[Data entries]
○ ○ ○

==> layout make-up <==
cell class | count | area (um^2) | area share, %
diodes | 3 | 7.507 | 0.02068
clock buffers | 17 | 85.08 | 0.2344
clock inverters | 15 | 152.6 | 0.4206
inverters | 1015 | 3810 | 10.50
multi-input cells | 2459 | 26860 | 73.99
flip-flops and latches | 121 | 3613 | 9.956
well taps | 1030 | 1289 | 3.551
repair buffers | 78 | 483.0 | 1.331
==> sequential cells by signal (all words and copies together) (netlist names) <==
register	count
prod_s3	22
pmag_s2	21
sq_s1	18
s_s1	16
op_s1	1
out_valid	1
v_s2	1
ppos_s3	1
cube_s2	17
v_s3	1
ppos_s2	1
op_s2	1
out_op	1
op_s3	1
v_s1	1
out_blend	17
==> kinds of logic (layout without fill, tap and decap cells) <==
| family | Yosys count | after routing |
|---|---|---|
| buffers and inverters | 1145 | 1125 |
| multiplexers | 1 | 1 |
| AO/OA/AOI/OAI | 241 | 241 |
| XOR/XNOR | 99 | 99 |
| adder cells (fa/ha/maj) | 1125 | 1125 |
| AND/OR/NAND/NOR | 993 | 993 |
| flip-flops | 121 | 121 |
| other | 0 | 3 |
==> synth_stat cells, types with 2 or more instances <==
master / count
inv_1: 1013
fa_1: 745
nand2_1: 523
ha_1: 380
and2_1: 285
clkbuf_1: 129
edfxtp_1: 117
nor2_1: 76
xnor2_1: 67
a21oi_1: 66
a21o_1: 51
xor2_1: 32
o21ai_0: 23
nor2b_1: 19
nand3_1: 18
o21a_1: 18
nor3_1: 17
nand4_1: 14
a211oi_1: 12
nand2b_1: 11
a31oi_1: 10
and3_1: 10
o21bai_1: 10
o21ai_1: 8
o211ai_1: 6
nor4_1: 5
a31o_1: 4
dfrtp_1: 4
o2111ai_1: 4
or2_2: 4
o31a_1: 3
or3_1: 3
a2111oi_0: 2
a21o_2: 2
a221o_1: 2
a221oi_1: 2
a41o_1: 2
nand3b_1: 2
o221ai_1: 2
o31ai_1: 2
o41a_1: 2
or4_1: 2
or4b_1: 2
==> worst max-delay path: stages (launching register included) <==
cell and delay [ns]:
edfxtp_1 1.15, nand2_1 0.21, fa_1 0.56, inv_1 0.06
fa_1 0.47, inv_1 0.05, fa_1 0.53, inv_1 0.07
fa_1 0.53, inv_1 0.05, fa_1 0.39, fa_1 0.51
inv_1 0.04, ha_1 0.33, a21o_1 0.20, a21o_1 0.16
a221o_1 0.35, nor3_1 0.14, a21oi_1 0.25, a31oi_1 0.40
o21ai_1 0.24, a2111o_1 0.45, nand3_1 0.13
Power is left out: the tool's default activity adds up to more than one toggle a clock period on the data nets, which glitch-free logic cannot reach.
===== config.mk =====
export PLATFORM = sky130hd
export DESIGN_NAME = mjt_phase
export DESIGN_NICKNAME = d
export VERILOG_FILES = /design/src/rtl/mjt_pkg.sv /design/src/rtl/mjt_phase.sv
export SDC_FILE = /design/constraint.sdc
export NUM_CORES = 2
export LEC_CHECK = 0
export BUFFER_PORTS_ARGS = -buffer_cell sky130_fd_sc_hd__buf_2
export CAP_MARGIN = 20
export CORE_MARGIN = 3
export CORE_UTILIZATION = 65
export CTS_CLUSTER_SIZE = 12
export DETAILED_ROUTE_END_ITERATION = 8
export MAX_ROUTING_LAYER = met4
export PLACE_DENSITY = 0.83
export SYNTH_ARGS = -nofsm -noshare
export SYNTH_HDL_FRONTEND = slang
export SYNTH_SLANG_ARGS = --single-unit

===== constraint.sdc =====
create_clock -name clk -period 11.9 [get_ports clk]
set_clock_uncertainty 0.2 [all_clocks]
set_input_delay 0.595 -clock clk [delete_from_list [all_inputs] [get_ports clk]]
set_output_delay 0.595 -clock clk [all_outputs]
set_load 0.03 [all_outputs]

===== src/rtl/mjt_pkg.sv =====
// Shared widths, register codes and the configuration bundle of the min-jerk trajectory block.
`timescale 1ns / 1ps
`default_nettype none

package mjt_pkg;

	// Field widths
	localparam int unsigned TIME_W = 32;
	localparam int unsigned DUR_W  = 24;
	localparam int unsigned POS_W  = 16;
	localparam int unsigned ANAT_W = 17;
	localparam int unsigned IDX_W  = 2;
	localparam int unsigned DATA_W = 24;

	// Default phase resolution
	localparam int unsigned FRAC_BITS_DEFAULT = 16;

	// Register indexes
	localparam logic [IDX_W-1:0] REG_EXTENDED     = 2'd0;
	localparam logic [IDX_W-1:0] REG_FLEXED       = 2'd1;
	localparam logic [IDX_W-1:0] REG_FLEX_DUR     = 2'd2;
	localparam logic [IDX_W-1:0] REG_EXT_DUR      = 2'd3;

	// Move directions
	localparam logic OP_FLEXION   = 1'b0;
	localparam logic OP_EXTENSION = 1'b1;

	// Reset values
	localparam logic [DUR_W-1:0] DUR_RESET = 24'd1000000;

	// Configuration registers as seen by the datapath
	typedef struct packed {
		logic signed [POS_W-1:0] extended_position;
		logic signed [POS_W-1:0] flexed_position;
		logic [DUR_W-1:0]        flexion_duration;
		logic [DUR_W-1:0]        extension_duration;
	} cfg_t;

endpackage

`default_nettype wire


===== src/rtl/mjt_phase.sv =====
// Elapsed time and phase: modular subtract, clamp test and a restoring divider, one bit a stage.
`timescale 1ns / 1ps
`default_nettype none

module mjt_phase #(
	parameter int unsigned FRACTION_BITS = mjt_pkg::FRAC_BITS_DEFAULT
) (
	input  wire                                clk,
	input  wire                                arst_n,
	input  wire                                in_valid,
	output logic                               in_ready,
	input  wire                                opcode,
	input  wire  [mjt_pkg::TIME_W-1:0]         start_time,
	input  wire  [mjt_pkg::TIME_W-1:0]         now_time,
	input  wire  mjt_pkg::cfg_t                cfg,
	output logic                               out_valid,
	input  wire                                out_ready,
	output logic                               out_op,
	output logic [FRACTION_BITS:0]             out_phase
);
	import mjt_pkg::*;

	localparam int unsigned F = FRACTION_BITS;
	localparam logic [F:0] ONE = (F+1)'(1) << F;

	// Stage 1: elapsed time and duration for the direction
	logic              v_s1;
	logic [TIME_W-1:0] el_s1;
	logic [DUR_W-1:0]  dur_s1;
	logic              op_s1;
	logic              rdy_s1;

	// Divider chain: index 0 is the clamp stage, 1..F produce one quotient bit each
	logic             dv_s   [0:F];
	logic [DUR_W-1:0] drem_s [0:F];
	logic [DUR_W-1:0] ddur_s [0:F];
	logic [F-1:0]     dq_s   [0:F];
	logic             dsat_s [0:F];
	logic             dop_s  [0:F];
	logic [F:0]       d_rdy;

	// Final stage: phase value
	logic       v_s3;
	logic [F:0] phase_s3;
	logic       op_s3;
	logic       rdy_s3;

	// Per-stage ready, bubbles collapse
	assign rdy_s3   = !v_s3 || out_ready;
	assign rdy_s1   = !v_s1 || d_rdy[0];
	assign in_ready = rdy_s1;

	always_ff @(posedge clk or negedge arst_n) begin
		if (!arst_n) begin
			v_s1 <= 1'b0;
		end else if (rdy_s1) begin
			v_s1 <= in_valid;
		end
	end

	always_ff @(posedge clk) begin
		if (rdy_s1 && in_valid) begin
			el_s1  <= now_time - start_time;
			dur_s1 <= (opcode == OP_EXTENSION) ? cfg.extension_duration : cfg.flexion_duration;
			op_s1  <= opcode;
		end
	end

	// Clamp stage: a move at or past its duration, or of no duration, is complete
	always_ff @(posedge clk or negedge arst_n) begin
		if (!arst_n) begin
			dv_s[0] <= 1'b0;
		end else if (d_rdy[0]) begin
			dv_s[0] <= v_s1;
		end
	end

	always_ff @(posedge clk) begin
		if (d_rdy[0] && v_s1) begin
			dsat_s[0] <= (dur_s1 == '0) || (el_s1 >= TIME_W'(dur_s1));
			drem_s[0] <= el_s1[DUR_W-1:0];
			ddur_s[0] <= dur_s1;
			dq_s[0]   <= '0;
			dop_s[0]  <= op_s1;
		end
	end

	genvar j;
	generate
		for (j = 0; j <= F; j++) begin : g_rdy
			if (j == F) begin : g_last
				assign d_rdy[j] = !dv_s[j] || rdy_s3;
			end else begin : g_mid
				assign d_rdy[j] = !dv_s[j] || d_rdy[j+1];
			end
		end

		for (j = 1; j <= F; j++) begin : g_div
			logic [DUR_W:0] shifted;
			logic [DUR_W:0] diff;
			logic           ge;

			// Shift in a zero bit and try the subtract
			assign shifted = {drem_s[j-1], 1'b0};
			assign diff    = shifted - {1'b0, ddur_s[j-1]};
			assign ge      = (shifted >= {1'b0, ddur_s[j-1]});

			always_ff @(posedge clk or negedge arst_n) begin
				if (!arst_n) begin
					dv_s[j] <= 1'b0;
				end else if (d_rdy[j]) begin
					dv_s[j] <= dv_s[j-1];
				end
			end

			always_ff @(posedge clk) begin
				if (d_rdy[j] && dv_s[j-1]) begin
					drem_s[j] <= ge ? diff[DUR_W-1:0] : shifted[DUR_W-1:0];
					dq_s[j]   <= {dq_s[j-1][F-2:0], ge};
					ddur_s[j] <= ddur_s[j-1];
					dsat_s[j] <= dsat_s[j-1];
					dop_s[j]  <= dop_s[j-1];
				end
			end
		end
	endgenerate

	// Phase select
	always_ff @(posedge clk or negedge arst_n) begin
		if (!arst_n) begin
			v_s3 <= 1'b0;
		end else if (rdy_s3) begin
			v_s3 <= dv_s[F];
		end
	end

	always_ff @(posedge clk) begin
		if (rdy_s3 && dv_s[F]) begin
			phase_s3 <= dsat_s[F] ? ONE : {1'b0, dq_s[F]};
			op_s3    <= dop_s[F];
		end
	end

	assign out_valid = v_s3;
	assign out_phase = phase_s3;
	assign out_op    = op_s3;

endmodule

`default_nettype wire


# Yosys cells after proc, flatten, opt, wreduce, memory -nomap -nowiden
# Memories as Yosys holds them, arrays and structs flattened. A register that Yosys moved wholly into a read port is not among the register bits.
# Cells that the tools add are included.
# Widths: inputs -> output; s select.
# op_classes
n_addsub	17
order_cmp	17
n_mux	52
reduce_logical	59
# op_table
operator	n
$mux 24	17
$ge 25x24->1	16
$sub 24x24->24	16
$mux 1	34
$ge 32x24->1	1
$sub 32x32->32	1
$logic_not 24->1	1
$logic_or 1x1->1	20
$logic_and 1x1->1	19
$logic_not 1->1	19
$mux 17	1
# totals
regBits	93
ram_bits	1122
input_bits	149
n_memories	5
# memory_table
name	depth	word_bits	read_ports	rd_clocked_by_memory_dff	write_ports	line_no	text
ddur_s	17	24	16	0	17	mjt_phase.sv:36	logic [DUR_W-1:0] ddur_s [0:F];
drem_s	17	24	16	0	17	mjt_phase.sv:35	logic [DUR_W-1:0] drem_s [0:F];
dq_s	17	16	17	0	17	mjt_phase.sv:37	logic [F-1:0] dq_s [0:F];
dop_s	17	1	17	1	17	mjt_phase.sv:39	logic dop_s [0:F];
dsat_s	17	1	17	0	17	mjt_phase.sv:38	logic dsat_s [0:F];

# Depth between registers and ports, before layout
# logic_depth
ltp_word	22
depth_mapped	14

# Least setup slack after synthesis
# OpenSTA, ideal clock, no wires.
# synth_path
kind	input to register
start	input port out_ready
end	memory ddur_s[4][4], in the netlist ddur_s[0][100], enable pin
arrival_time_ns	5.182
t_required_ns	11.152
slack_ns	5.970
path_stages	6
n_path_buf	0
cell_sequence	nand4b_1 inv_1 and3_1 nand3_1 nor3_1 a21boi_0
# synth_rtl
element	line_no	text
start, declared	mjt_phase.sv:17	input wire out_ready,
end, declared	mjt_phase.sv:36	

# Worst setup path in the final report
# layout_path
start	register v_s3, in the netlist out_valid
end	output port in_ready
# layout_via
elab_chain_len	20
# layout_rtl
element	line_no	text
start, declared	mjt_phase.sv:43	logic v_s3;
start signal, assigned	mjt_phase.sv:133	v_s3 <= dv_s[F];
$logic_not 1->1	mjt_phase.sv:49	assign rdy_s3 = !v_s3 || out_ready;
$logic_or 1x1->1	mjt_phase.sv:49	
$logic_or 1x1->1	mjt_phase.sv:92	assign d_rdy[j] = !dv_s[j] || rdy_s3;
$logic_or 1x1->1 (16 in a row)	mjt_phase.sv:94	assign d_rdy[j] = !dv_s[j] || d_rdy[j+1];
$logic_or 1x1->1	mjt_phase.sv:50	assign rdy_s1 = !v_s1 || d_rdy[0];
end, declared	mjt_phase.sv:11	output logic in_ready,
# Every way passes these cells.

==> impl_metrics.csv <==
group,metric,value,unit
route,dr_total_vias,37672,
setup_path,crit_path_max_fanout,6,
setup_path,worstPathCellList,"nand4b_1, inv_1, and3_1, nand3_1, nor3_1, nand4_1, nor2_1, nand3_1, buf_2",
pwr,powerDensity,240,mW/mm²
global_route,grt_pass1_vias,37259,
route,antenna_left,0,
setup_path,worstSetupPathType,"flip-flop to output pin",
synth,synth_enable_flop_cells,1013,
synth,ys_seq_area_frac,0.552,
sta,setup_viol,0,
worst_hold_path,hold_path.class,"primary input to flip-flop",
clock_network,post_cts_buffers,0,
setup_path,cp-startpoint,"out_valid",
place,dpl_worst_slack,7.21,ns
setup_path,cpPeakStageDelay,0.85,ns
sta,rsz0062_at_grt,"no",
pwr,finalPower,14700,µW
global_route,grt_overflow_total,0,
clock_network,cts.path.max_buffers,3,
place,io_buffers,136,
pwr,switching_share,0.356,
clock_network,htreeDepth,3,
sta,layout_min_cycle_time,4.79,ns
global_route,grt_pass1_wl,190,mm
setup_path,cp-end-kind,"output pin",
job,cap_viol_max_count,0,
route,routed_via_density,6.00,
clock_network,cts.clk_slew.worst_paths,0.06,ns
pwr,combPwrFrac,0.400,
global_route,gr-usage-all-layers,0.272,
finish,areaGrowthSynthToFinish,9.73,%
clock_network,cts.sinks,1032,
worst_hold_path,hold_start,"cfg[6]",
route,avgRoutedWirePerCell,18.9,µm
floorplanning,die_area,0.0897,mm²
setup_path,ff2ff_path_depth,10,
floorplanning,core-area,0.0853,mm²
synth,synth_area_leader_cell,"edfxtp_1",
setup_path,cp_common_cell,"nand3_1",
synth,ys_warn_count,0,
synth,async_flop_share,0.0184,
sta,relSlewSlack,0.322,
clock_network,worst_skew_pair.late_latency,0.67,ns
route,wl,119,mm
sta,worstMarginPinSlew,1.01,ns
global_route,grt_antenna_before_repair,2,
route,drt_iter0_drc,2945,
sta,hold_violations,0,
synth,synth_top_cell_area_share,0.543,
worst_hold_path,worstHoldEndpoint,"dur_s1[6]",
pwr,p_int,9500,µW
floorplanning,start_util,0.656,
finish,nets,5659,
setup_path,reg2reg_from,"out_valid",
finish,stdcell_count,6274,
route,drt_first_pass_iters,5,
finish,final_layout_size_suffix_gt1_frac,0.0985,
synth,ys_top_cells_by_area,"edfxtp_1 (54%), ha_1 (9.8%), inv_1 (3.8%), a21oi_1 (3.0%), o21ai_0 (2.9%)",
sta,clock.fmax,209,MHz
setup_path,start_kind,"flip-flop",
clock_network,cts_buffers,105,
synth,synthCells,4836,
synth,ys_ff_latch,1032,
route,drc_errors,0,
sta,fin_ws,7.11,ns
synth,synthesis.area,0.0560,mm²
sta,finalSetupTns,0,ns
finish,nFillCells,5645,
synth,synthFlopType,"edfxtp_1",
synth,synthTopCellsByCount,"edfxtp_1 (1,013), inv_1 (571), ha_1 (438)",
synth,ys_types,90,
setup_path,worstPathArrival,4.00,ns
clock_network,cts_root_buf,"clkbuf_16",
floorplanning,die_x,299,µm
place,dp_hpwl,88.2,mm
sta,slew_violations,0,
synth,syn_nets,5439,
pwr,leakage,0.0254,µW
outcome,outcome,"finished clean",
setup_path,cp_slowest_cell,"nor3_1",
setup_path,reg2reg_to,"el_s1[28]",
clock_network,ctsHoldBuffers,16,
place,gp_congestion,0.936,
sta,post-route-period-util,0.403,
floorplanning,io_pins,169,
pwr,seq_power_share,0.393,
floorplanning,fp-row-count,107,
clock_network,cts_resized,0,
synth,synth_area_per_cell,11.6,µm²
place,post-place-cells,6076,
clock_network,cts_tree,"built",
setup_path,reg2reg_slack,7.67,ns
synth,synthMostInstantiatedCell,"edfxtp_1",
worst_hold_path,worstHoldPathCells,2,
global_route,grt_max_degree,66,
setup_path,worstPathRequired,11.11,ns
floorplanning,die_h,299,µm
pwr,p_sw,5250,µW
pwr,pwr-share-clk,0.207,
pwr,peakVddDrop,0.182,mV
sta,hold_slack,0.0351,ns
how the worst max path moves through the flow:
stage,endpoint,slack (ns),cells after the start
after floorplan,ddur_s[0][100],5.97,6
final,in_ready,7.11,9
after global placement,el_s1[28],7.36,11
after global routing,in_ready,6.71,9
after detailed placement,ddur_s[0][23],7.21,10
after CTS,in_ready,7.01,9
state kept, by name, summed over array words and instances, names as in the netlist:
| signal | cells |
|---|---|
| dv_s | 17 |
| out_op | 1 |
| el_s1 | 32 |
| v_s1 | 1 |
| dq_s | 136 |
| dop_s | 17 |
| drem_s | 384 |
| out_phase | 17 |
| dur_s1 | 24 |
| dsat_s | 17 |
| ddur_s | 384 |
| op_s1 | 1 |
| out_valid | 1 |
through the flow:
step                      area, µm²   util
final                         61400  0.720
after global routing          61400  0.720
after CTS                     61400  0.720
after detailed placement      58100  0.681
after global placement        58100  0.681
after floorplan               56000      -
per-layer routing:
metal / share of wire / GRT usage / vias up
met5: 0 / - / -
met3: 0.052 / 0.0331 / 345
met2: 0.51 / 0.478 / 1313
met4: 0.049 / 0.125 / 0
li1: - / - / 18081
met1: 0.38 / 0.313 / 17933
final cells by class:
cell class,instances,area (µm²),area share
clock buffers,140,2790,0.0454
inverters,572,2150,0.0350
diodes,1,2.50,0.0000407
multi-input cells,3161,22700,0.370
flip-flops and latches,1032,30900,0.503
well taps,1144,1430,0.0233
clock inverters,40,350,0.00570
repair buffers,184,1090,0.0178
layout by cell type (no fill, tap or decap), types with 16 or more instances in the layout:
cell type / netlist / routed
o21a_1: 72 / 70
xor2_1: 128 / 128
clkinv_1: 0 / 16
and3_1: 35 / 35
nor2_1: 279 / 279
mux2_2: 120 / 120
a31oi_1: 45 / 44
nand3_1: 58 / 58
a21oi_1: 340 / 340
o21bai_1: 42 / 41
nand2b_1: 60 / 60
o21ai_0: 325 / 324
buf_2: 18 / 136
nand2_1: 316 / 316
xnor2_1: 173 / 173
ha_1: 438 / 438
o211ai_1: 26 / 26
dfrtp_1: 19 / 19
dlygate4sd3_1: 0 / 16
clkbuf_16: 0 / 105
nor3_1: 49 / 49
a21boi_0: 18 / 17
buf_4: 0 / 31
inv_1: 571 / 571
fa_1: 16 / 16
edfxtp_1: 1013 / 1013
nand4_1: 62 / 62
nor2b_1: 61 / 58
or3_1: 28 / 28
and2_1: 32 / 22
clkbuf_1: 45 / 32
nor4_1: 21 / 21
o31ai_1: 24 / 24
a211oi_1: 33 / 33
or2_2: 20 / 20
a21o_1: 139 / 139
kinds of logic after synthesis:
logic type,share of synthesized area
compound gates,0.135
xor+xnor,0.0471
fa+ha+maj,0.104
buf+inv,0.0444
flops,0.552
mux,0.0257
simple gates,0.0922
power by group through the flow:
stage	Sequential [µW]	Clock, µW	Combinational, µW
after floorplan	5640	0	4550
after global placement	5830	0	5520
after detailed placement	5850	0	5760
after CTS	5790	3100	5850
after global routing	5860	3260	6580
final	5790	3050	5910
critical path, delay by kind of cell, from the launching register on:
family	cells	cell delay (ns)
AND/OR/NAND/NOR	7	2.56
flip-flops	1	0.38
buffers and inverters	2	0.37
No activity file was read; power rests on OpenSTA's default activity.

○ ○ ○

Both end lines included, restate word for word the lines above from the line with "multi-input cells | 2459 | 26860 | 73.99" to the line with "other | 0 | 3 |", and nothing else.

# Response:
multi-input cells | 2459 | 26860 | 73.99
flip-flops and latches | 121 | 3613 | 9.956
well taps | 1030 | 1289 | 3.551
repair buffers | 78 | 483.0 | 1.331
==> sequential cells by signal (all words and copies together) (netlist names) <==
register	count
prod_s3	22
pmag_s2	21
sq_s1	18
s_s1	16
op_s1	1
out_valid	1
v_s2	1
ppos_s3	1
cube_s2	17
v_s3	1
ppos_s2	1
op_s2	1
out_op	1
op_s3	1
v_s1	1
out_blend	17
==> kinds of logic (layout without fill, tap and decap cells) <==
| family | Yosys count | after routing |
|---|---|---|
| buffers and inverters | 1145 | 1125 |
| multiplexers | 1 | 1 |
| AO/OA/AOI/OAI | 241 | 241 |
| XOR/XNOR | 99 | 99 |
| adder cells (fa/ha/maj) | 1125 | 1125 |
| AND/OR/NAND/NOR | 993 | 993 |
| flip-flops | 121 | 121 |
| other | 0 | 3 |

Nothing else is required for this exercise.